(What you need to do): The answer is a single number: the count of lines below in which the word "NOTE" appears.

(Listed records):
**src/rtl/bus_pkg.sv**
```systemverilog
// Shared types and constants for the simple-bus manager arbiter.
// Consumed by bus_arbiter (optional watchdog macro: BUS_ARB_TIMEOUT_EN).
package bus_pkg;

  localparam int DEF_ADDR_W = 8;
  localparam int DEF_DATA_W = 32;

  localparam logic RESP_OK  = 1'b0;
  localparam logic RESP_ERR = 1'b1;

  typedef enum logic {
    IDLE = 1'b0,
    BUSY = 1'b1
  } arb_state_t;

endpackage

```
**src/rtl/bus_arbiter_rr_picker.sv**
```systemverilog
// Combinational round-robin selector: first requester after i_last_grant,
// wrapping modulo NUM_MGR.
module rr_picker #(
  parameter int NUM_MGR = 2,
  parameter int IDX_W   = $clog2(NUM_MGR)
) (
  input  logic [NUM_MGR-1:0] i_req,
  input  logic [IDX_W-1:0]   i_last_grant,
  output logic [IDX_W-1:0]   o_grant,
  output logic               o_any_req
);

  always_comb begin
    // NOTE: every output gets a default before the loop so no path leaves it
    // unassigned; without it synthesis would infer a latch.
    o_grant   = '0;
    o_any_req = |i_req;
    // Walk from the farthest candidate to the nearest so the nearest wins.
    for (int i = NUM_MGR; i >= 1; i--) begin
      if (i_req[(int'(i_last_grant) + i) % NUM_MGR]) begin
        o_grant = IDX_W'((int'(i_last_grant) + i) % NUM_MGR);
      end
    end
  end

endmodule

```
**src/rtl/bus_arbiter.sv**
```systemverilog
// Round-robin arbiter sharing the downstream simple-bus path between managers;
// grant held for a whole transaction. Optional watchdog: BUS_ARB_TIMEOUT_EN.
module bus_arbiter
  import bus_pkg::*;
#(
  parameter int NUM_MGR        = 2,
  parameter int ADDR_W         = DEF_ADDR_W,
  parameter int DATA_W         = DEF_DATA_W,
  parameter int TIMEOUT_CYCLES = 16
) (
  input  logic                        clk,
  input  logic                        rst,
  input  logic [NUM_MGR-1:0]          m_valid,
  input  logic [NUM_MGR-1:0]          m_wr_en,
  input  logic [NUM_MGR*ADDR_W-1:0]   m_addr,
  input  logic [NUM_MGR*DATA_W-1:0]   m_wdata,
  output logic [NUM_MGR-1:0]          m_ready,
  output logic [DATA_W-1:0]           m_rdata,
  output logic                        m_resp,
  output logic                        s_valid,
  output logic                        s_wr_en,
  output logic [ADDR_W-1:0]           s_addr,
  output logic [DATA_W-1:0]           s_wdata,
  input  logic                        s_ready,
  input  logic [DATA_W-1:0]           s_rdata,
  input  logic                        s_resp,
  output logic [$clog2(NUM_MGR)-1:0]  grant_id,
  output logic                        busy
`ifdef BUS_ARB_TIMEOUT_EN
  ,output logic                       timeout_err
`endif
);

  localparam int IDX_W = $clog2(NUM_MGR);

  arb_state_t       r_state;
  logic [IDX_W-1:0] r_grant_id;
  logic [IDX_W-1:0] r_last_grant;

  logic [IDX_W-1:0] w_next_grant;
  logic             w_any_req;
  logic             w_timeout;
  logic             w_done;

  rr_picker #(
    .NUM_MGR (NUM_MGR),
    .IDX_W   (IDX_W)
  ) u_rr_picker (
    .i_req        (m_valid),
    .i_last_grant (r_last_grant),
    .o_grant      (w_next_grant),
    .o_any_req    (w_any_req)
  );

  assign w_done = s_ready || w_timeout;

  // NOTE: state registers use non-blocking assignments so every flop samples
  // the pre-edge values regardless of statement order.
  always_ff @(posedge clk) begin
    if (rst) begin
      r_state      <= IDLE;
      r_grant_id   <= '0;
      r_last_grant <= IDX_W'(NUM_MGR - 1);
    end else begin
      case (r_state)
        IDLE: begin
          if (w_any_req) begin
            r_grant_id <= w_next_grant;
            r_state    <= BUSY;
          end
        end
        BUSY: begin
          if (w_done) begin
            r_last_grant <= r_grant_id;
            r_state      <= IDLE;
          end
        end
        default: r_state <= IDLE;
      endcase
    end
  end

`ifdef BUS_ARB_TIMEOUT_EN
  localparam int CNT_W = $clog2(TIMEOUT_CYCLES + 1);

  logic [CNT_W-1:0] r_tmo_cnt;
  logic             r_timeout_err;

  // Holding the counter at zero while idle is equivalent to clearing on entry.
  always_ff @(posedge clk) begin
    if (rst) begin
      r_tmo_cnt     <= '0;
      r_timeout_err <= 1'b0;
    end else if (r_state == IDLE) begin
      r_tmo_cnt <= '0;
    end else begin
      r_tmo_cnt <= r_tmo_cnt + 1'b1;
      if (w_timeout) r_timeout_err <= 1'b1;
    end
  end

  assign w_timeout   = (r_state == BUSY) && !s_ready &&
                       (r_tmo_cnt == CNT_W'(TIMEOUT_CYCLES - 1));
  assign timeout_err = r_timeout_err;
`else
  assign w_timeout = 1'b0;
`endif

  assign s_valid  = (r_state == BUSY);
  assign busy     = (r_state == BUSY);
  assign grant_id = r_grant_id;

  always_comb begin
    m_ready = '0;
    m_rdata = '0;
    m_resp  = RESP_OK;
    s_wr_en = 1'b0;
    s_addr  = '0;
    s_wdata = '0;
    if (r_state == BUSY) begin
      s_wr_en = m_wr_en[r_grant_id];
      s_addr  = m_addr[int'(r_grant_id)*ADDR_W +: ADDR_W];
      s_wdata = m_wdata[int'(r_grant_id)*DATA_W +: DATA_W];
      // A reset cycle abandons the transaction, so no completion escapes it.
      if (!rst) begin
        if (s_ready) begin
          m_ready[r_grant_id] = 1'b1;
          m_rdata             = s_rdata;
          m_resp              = s_resp;
        end else if (w_timeout) begin
          m_ready[r_grant_id] = 1'b1;
          m_resp              = RESP_ERR;
        end
      end
    end
  end

endmodule

```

(Result for this task): 2